- TASK GOAL -
In the material beneath, how many lines contain the word "registered"? Give the count alone.

- RECORDS -
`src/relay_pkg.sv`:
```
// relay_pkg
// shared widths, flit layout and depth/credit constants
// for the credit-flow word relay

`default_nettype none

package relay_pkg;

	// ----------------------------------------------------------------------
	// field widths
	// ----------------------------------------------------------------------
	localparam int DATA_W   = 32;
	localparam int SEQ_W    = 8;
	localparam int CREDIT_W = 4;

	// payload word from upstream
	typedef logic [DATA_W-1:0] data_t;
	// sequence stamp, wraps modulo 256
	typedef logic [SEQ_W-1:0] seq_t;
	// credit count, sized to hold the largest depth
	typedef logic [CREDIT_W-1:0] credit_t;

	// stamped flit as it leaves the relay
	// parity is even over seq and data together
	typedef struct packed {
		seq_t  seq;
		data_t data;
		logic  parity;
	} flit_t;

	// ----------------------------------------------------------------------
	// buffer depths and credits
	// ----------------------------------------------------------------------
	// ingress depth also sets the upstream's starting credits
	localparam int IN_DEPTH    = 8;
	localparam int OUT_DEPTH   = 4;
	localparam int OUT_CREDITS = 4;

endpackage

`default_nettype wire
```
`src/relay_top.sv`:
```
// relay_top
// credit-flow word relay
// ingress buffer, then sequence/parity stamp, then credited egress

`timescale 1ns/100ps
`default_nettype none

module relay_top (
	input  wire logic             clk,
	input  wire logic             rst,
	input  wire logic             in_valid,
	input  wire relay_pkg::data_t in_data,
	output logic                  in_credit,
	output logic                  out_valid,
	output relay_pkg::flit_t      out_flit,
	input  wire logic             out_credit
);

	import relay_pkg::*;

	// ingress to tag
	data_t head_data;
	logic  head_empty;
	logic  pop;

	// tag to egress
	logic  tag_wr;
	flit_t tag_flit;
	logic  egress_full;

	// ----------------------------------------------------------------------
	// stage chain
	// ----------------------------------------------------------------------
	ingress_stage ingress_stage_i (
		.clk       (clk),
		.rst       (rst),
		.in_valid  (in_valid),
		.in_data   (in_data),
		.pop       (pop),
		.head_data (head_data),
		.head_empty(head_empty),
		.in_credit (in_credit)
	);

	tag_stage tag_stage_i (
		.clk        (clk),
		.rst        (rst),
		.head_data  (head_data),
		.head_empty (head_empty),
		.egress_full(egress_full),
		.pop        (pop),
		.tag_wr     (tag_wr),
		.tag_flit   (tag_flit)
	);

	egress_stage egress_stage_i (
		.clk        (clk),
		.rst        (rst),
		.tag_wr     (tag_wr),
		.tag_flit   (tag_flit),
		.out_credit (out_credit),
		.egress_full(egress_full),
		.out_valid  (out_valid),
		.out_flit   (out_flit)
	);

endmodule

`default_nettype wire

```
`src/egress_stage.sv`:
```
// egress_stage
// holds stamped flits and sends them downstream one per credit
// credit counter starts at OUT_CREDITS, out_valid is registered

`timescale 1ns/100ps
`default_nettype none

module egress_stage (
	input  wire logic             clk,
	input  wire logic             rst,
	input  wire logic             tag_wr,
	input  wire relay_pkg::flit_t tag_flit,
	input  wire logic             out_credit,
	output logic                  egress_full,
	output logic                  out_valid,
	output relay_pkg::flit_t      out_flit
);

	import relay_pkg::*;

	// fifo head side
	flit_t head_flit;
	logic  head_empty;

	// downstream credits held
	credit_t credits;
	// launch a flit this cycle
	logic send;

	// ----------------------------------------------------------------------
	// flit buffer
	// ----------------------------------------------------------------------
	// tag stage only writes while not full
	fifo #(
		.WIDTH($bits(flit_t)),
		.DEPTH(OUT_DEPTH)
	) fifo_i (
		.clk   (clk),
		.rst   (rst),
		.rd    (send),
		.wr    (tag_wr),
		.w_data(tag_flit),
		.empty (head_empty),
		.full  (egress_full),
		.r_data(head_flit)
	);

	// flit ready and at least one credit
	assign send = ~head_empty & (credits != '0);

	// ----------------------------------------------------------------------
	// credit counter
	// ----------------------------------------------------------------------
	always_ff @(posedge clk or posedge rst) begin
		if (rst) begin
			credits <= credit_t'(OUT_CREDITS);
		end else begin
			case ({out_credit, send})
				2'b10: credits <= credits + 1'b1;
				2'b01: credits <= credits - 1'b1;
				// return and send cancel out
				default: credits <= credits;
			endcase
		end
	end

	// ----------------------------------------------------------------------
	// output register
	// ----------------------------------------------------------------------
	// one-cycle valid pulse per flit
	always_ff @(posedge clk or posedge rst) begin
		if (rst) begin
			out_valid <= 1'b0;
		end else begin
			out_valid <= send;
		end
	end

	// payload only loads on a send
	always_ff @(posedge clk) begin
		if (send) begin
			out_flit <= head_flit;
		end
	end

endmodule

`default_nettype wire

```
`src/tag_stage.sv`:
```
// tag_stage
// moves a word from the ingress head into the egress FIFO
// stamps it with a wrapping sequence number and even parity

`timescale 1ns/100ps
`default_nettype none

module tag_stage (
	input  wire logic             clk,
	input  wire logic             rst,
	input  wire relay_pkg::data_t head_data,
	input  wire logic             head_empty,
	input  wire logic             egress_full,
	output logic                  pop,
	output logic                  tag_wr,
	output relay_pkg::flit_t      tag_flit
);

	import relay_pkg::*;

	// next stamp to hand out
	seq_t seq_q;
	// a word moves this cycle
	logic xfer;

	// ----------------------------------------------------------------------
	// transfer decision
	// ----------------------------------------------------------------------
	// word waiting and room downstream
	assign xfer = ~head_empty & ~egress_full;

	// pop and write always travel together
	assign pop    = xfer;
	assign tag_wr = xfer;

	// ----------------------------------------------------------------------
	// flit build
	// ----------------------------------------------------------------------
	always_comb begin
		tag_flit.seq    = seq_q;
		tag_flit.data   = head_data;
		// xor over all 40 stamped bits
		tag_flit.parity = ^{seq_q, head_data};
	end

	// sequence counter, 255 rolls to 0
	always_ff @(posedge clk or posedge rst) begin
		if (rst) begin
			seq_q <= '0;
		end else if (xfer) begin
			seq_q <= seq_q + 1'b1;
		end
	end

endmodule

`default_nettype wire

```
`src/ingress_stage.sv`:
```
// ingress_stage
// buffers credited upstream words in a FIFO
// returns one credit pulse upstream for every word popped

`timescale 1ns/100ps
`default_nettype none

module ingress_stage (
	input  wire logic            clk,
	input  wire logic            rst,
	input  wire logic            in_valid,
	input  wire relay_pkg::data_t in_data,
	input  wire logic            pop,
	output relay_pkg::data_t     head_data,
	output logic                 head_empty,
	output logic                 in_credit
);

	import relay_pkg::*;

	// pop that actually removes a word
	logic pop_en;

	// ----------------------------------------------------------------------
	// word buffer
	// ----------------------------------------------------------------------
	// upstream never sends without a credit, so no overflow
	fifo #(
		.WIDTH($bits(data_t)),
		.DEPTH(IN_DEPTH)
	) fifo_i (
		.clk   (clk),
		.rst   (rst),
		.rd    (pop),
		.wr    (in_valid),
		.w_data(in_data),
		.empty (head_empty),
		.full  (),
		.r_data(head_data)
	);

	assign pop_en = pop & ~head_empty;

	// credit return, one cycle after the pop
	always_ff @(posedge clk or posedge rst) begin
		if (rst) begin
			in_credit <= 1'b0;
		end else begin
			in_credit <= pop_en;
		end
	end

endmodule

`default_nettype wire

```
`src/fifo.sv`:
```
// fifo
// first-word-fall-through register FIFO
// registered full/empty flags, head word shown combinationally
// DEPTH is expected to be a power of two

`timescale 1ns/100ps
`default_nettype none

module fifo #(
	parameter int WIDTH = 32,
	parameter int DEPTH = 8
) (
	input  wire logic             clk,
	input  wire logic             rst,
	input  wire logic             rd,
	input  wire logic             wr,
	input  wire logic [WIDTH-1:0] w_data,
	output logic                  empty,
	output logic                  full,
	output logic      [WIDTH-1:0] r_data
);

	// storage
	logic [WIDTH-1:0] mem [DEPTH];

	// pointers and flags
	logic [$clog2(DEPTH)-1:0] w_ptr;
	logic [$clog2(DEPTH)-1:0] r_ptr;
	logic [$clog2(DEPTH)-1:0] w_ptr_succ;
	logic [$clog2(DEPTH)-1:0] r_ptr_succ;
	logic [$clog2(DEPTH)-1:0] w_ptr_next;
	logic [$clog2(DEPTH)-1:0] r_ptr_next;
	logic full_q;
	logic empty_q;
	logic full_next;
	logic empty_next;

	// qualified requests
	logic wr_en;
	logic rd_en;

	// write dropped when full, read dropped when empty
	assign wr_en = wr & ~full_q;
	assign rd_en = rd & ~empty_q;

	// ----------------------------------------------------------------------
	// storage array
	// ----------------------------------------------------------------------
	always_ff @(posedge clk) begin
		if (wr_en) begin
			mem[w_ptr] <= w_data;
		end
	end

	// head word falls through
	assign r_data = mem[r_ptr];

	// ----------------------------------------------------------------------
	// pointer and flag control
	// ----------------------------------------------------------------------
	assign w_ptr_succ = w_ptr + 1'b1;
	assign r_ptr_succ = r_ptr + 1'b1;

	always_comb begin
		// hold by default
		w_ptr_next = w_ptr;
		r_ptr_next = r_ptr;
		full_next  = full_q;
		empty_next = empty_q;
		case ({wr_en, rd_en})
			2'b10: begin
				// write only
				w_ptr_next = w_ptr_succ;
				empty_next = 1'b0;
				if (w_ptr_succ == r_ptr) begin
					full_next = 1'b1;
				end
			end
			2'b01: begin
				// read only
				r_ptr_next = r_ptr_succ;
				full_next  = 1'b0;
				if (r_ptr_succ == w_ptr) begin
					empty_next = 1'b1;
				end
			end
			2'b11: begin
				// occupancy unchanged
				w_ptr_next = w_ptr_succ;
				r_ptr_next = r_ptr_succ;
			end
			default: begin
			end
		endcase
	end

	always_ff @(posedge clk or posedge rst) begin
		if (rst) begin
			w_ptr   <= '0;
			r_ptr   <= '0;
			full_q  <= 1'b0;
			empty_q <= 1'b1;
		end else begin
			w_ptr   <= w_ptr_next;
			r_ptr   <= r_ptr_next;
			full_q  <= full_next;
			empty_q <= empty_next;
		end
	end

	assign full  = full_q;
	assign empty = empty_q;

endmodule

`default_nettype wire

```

- REPLY TO THE EXERCISE -
2